### Task details
Only lines holding the string "usage" are wanted; copy each one from the material.

### Given data
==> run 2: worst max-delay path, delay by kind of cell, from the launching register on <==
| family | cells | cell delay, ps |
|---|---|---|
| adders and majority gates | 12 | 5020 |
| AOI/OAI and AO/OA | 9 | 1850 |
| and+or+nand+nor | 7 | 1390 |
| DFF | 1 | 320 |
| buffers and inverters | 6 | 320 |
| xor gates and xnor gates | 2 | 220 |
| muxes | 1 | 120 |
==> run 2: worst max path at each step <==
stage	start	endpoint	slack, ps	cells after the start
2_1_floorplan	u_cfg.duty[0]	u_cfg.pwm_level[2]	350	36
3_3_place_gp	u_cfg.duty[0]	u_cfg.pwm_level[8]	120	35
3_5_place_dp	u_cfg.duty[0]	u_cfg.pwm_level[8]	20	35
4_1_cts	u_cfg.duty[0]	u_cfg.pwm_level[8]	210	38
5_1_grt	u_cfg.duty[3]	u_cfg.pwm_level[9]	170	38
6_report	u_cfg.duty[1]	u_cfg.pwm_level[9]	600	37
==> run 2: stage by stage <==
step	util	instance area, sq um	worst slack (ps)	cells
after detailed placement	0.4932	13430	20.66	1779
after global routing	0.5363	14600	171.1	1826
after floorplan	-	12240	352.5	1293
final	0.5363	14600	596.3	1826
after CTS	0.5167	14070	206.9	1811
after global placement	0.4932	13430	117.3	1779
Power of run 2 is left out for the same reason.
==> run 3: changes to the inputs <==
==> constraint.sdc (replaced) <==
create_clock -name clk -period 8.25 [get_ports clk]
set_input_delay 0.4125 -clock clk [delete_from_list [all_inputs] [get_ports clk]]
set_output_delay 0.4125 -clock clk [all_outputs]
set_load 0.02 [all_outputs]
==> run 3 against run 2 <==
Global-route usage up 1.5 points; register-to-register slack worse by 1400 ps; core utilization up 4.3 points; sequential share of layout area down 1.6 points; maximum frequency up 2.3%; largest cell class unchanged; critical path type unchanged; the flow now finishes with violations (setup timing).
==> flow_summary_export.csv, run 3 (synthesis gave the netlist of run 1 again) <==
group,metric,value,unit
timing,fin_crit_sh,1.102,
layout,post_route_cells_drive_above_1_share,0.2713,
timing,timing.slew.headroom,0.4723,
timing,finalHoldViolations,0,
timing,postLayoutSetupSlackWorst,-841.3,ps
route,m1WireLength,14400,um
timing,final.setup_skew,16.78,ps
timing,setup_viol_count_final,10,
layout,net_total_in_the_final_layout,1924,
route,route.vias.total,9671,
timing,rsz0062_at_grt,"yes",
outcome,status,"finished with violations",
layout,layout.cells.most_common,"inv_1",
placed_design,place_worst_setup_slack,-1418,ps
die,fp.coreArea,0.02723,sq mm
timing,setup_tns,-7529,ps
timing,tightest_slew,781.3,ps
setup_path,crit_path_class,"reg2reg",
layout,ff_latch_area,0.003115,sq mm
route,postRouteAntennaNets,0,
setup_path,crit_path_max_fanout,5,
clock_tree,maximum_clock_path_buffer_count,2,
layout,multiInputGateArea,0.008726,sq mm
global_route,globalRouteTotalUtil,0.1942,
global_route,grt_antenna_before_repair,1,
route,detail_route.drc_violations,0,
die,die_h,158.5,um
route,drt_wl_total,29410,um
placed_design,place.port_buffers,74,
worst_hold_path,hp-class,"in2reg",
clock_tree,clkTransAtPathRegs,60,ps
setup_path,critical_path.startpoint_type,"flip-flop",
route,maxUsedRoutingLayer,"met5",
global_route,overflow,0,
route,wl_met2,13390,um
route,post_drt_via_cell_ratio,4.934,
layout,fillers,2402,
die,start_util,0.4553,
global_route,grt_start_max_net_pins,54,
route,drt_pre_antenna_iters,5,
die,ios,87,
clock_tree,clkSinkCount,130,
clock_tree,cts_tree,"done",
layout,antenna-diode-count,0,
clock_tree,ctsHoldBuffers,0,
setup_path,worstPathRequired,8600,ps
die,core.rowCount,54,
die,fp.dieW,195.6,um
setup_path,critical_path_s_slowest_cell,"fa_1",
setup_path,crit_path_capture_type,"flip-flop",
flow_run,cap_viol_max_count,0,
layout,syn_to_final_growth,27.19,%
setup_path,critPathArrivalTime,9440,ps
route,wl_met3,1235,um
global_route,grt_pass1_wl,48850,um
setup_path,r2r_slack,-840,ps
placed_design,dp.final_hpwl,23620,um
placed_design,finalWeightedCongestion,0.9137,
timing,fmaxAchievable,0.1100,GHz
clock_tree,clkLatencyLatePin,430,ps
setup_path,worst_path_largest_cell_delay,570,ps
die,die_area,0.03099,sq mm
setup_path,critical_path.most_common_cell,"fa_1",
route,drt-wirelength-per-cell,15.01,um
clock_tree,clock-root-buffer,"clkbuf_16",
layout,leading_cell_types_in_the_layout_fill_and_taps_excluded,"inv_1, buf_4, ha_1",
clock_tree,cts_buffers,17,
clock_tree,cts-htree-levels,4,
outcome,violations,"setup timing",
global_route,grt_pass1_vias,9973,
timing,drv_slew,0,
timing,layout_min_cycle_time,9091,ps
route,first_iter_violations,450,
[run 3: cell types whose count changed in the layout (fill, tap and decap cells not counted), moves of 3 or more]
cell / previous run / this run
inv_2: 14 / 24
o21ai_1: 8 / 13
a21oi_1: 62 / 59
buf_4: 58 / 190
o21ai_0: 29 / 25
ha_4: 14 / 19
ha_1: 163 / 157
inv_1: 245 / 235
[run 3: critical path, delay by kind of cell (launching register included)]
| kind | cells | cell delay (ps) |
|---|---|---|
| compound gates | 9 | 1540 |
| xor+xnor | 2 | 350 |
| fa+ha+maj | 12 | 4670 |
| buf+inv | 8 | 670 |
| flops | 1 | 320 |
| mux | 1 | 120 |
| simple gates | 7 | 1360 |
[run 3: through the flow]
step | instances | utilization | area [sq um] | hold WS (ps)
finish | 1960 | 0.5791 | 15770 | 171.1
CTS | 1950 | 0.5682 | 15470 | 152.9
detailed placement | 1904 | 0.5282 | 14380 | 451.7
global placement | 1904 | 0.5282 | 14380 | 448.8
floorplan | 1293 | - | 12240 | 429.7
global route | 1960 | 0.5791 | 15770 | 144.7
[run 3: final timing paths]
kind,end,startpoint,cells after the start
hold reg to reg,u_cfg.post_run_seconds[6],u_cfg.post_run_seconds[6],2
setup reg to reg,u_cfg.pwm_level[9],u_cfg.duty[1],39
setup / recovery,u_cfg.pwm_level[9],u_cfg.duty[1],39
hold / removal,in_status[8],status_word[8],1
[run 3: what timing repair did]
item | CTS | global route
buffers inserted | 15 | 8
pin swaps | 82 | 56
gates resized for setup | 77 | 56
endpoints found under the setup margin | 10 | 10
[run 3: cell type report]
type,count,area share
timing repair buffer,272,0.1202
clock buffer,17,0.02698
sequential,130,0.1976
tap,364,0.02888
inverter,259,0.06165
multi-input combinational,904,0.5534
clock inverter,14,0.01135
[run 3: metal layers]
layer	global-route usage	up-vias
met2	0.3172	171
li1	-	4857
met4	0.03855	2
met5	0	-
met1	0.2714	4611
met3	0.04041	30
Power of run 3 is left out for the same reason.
$ cat config.mk
export PLATFORM = sky130hd
export DESIGN_NAME = jittered_report_scheduler
export DESIGN_NICKNAME = d
export VERILOG_FILES = /design/src/hw/rtl/jrs_pkg.sv /design/src/hw/rtl/jittered_report_scheduler.sv /design/src/hw/rtl/jrs_cfg.sv /design/src/hw/rtl/jrs_core.sv
export SDC_FILE = /design/constraint.sdc
export NUM_CORES = 1
export LEC_CHECK = 0
export BUFFER_PORTS_ARGS = -buffer_cell sky130_fd_sc_hd__buf_2
export CORE_ASPECT_RATIO = 0.9
export CORE_MARGIN = 2
export CORE_UTILIZATION = 57
export CTS_CLUSTER_DIAMETER = 150
export DETAILED_ROUTE_END_ITERATION = 12
export GPL_TIMING_DRIVEN = 0
export PLACE_DENSITY_LB_ADDON = 0.3
export SKIP_LAST_GASP = 1
export SLEW_MARGIN = 20
export SYNTH_ARGS = -nofsm -noshare
export SYNTH_HDL_FRONTEND = slang
export SYNTH_HIERARCHICAL = 1
export SYNTH_SLANG_ARGS = --single-unit
export TNS_END_PERCENT = 50
$ cat constraint.sdc
create_clock -name clk -period 15.5 [get_ports clk]
set_clock_uncertainty 0.15 [all_clocks]
set_input_delay 1.55 -clock clk [delete_from_list [all_inputs] [get_ports clk]]
set_output_delay 1.55 -clock clk [all_outputs]
set_load 0.1 [all_outputs]
$ cat src/hw/rtl/jrs_pkg.sv
// Shared types and constants for the jittered report scheduler.
package jrs_pkg;

  localparam int unsigned TIME_W = 32;
  localparam int unsigned GAP_W  = 20;
  localparam int unsigned JIT_W  = 16;
  localparam int unsigned ADDR_W = 3;

  localparam logic signed [7:0] RSSI_NONE = -8'sd127;
  localparam logic [GAP_W-1:0] MIN_GAP_RST = 20'd1000;
  localparam logic [GAP_W-1:0] HB_GAP_RST  = 20'd5000;

  typedef enum logic [0:0] {
    REG_MIN_GAP = 1'b0,
    REG_HB_GAP  = 1'b1
  } reg_idx_t;

  typedef struct packed {
    logic [GAP_W-1:0] min_report_gap_ms;
    logic [GAP_W-1:0] heartbeat_gap_ms;
  } cfg_t;

  typedef struct packed {
    logic [TIME_W-1:0] now_ms;
    logic              pkt_heard;
    logic [31:0]       pkt_count;
    logic signed [7:0] pkt_rssi;
    logic [JIT_W-1:0]  report_jitter_ms;
    logic [JIT_W-1:0]  heartbeat_jitter_ms;
    logic              fix_valid;
    logic [31:0]       latitude_bits;
    logic [31:0]       longitude_bits;
    logic [31:0]       altitude_bits;
    logic [7:0]        sats_in_view;
  } in_item_t;

  typedef struct packed {
    logic [TIME_W-1:0] report_time;
    logic [31:0]       report_seq;
    logic [31:0]       sat_seq;
    logic [TIME_W-1:0] sat_time;
    logic signed [7:0] sat_rssi;
    logic              fix_flag;
    logic [31:0]       latitude;
    logic [31:0]       longitude;
    logic [31:0]       altitude;
    logic [7:0]        sats;
  } result_t;

  typedef struct packed {
    logic        fire;
    logic [31:0] seq;
  } core_stat_t;

endpackage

### Solution to this exercise
Global-route usage up 1.5 points; register-to-register slack worse by 1400 ps; core utilization up 4.3 points; sequential share of layout area down 1.6 points; maximum frequency up 2.3%; largest cell class unchanged; critical path type unchanged; the flow now finishes with violations (setup timing).
layer	global-route usage	up-vias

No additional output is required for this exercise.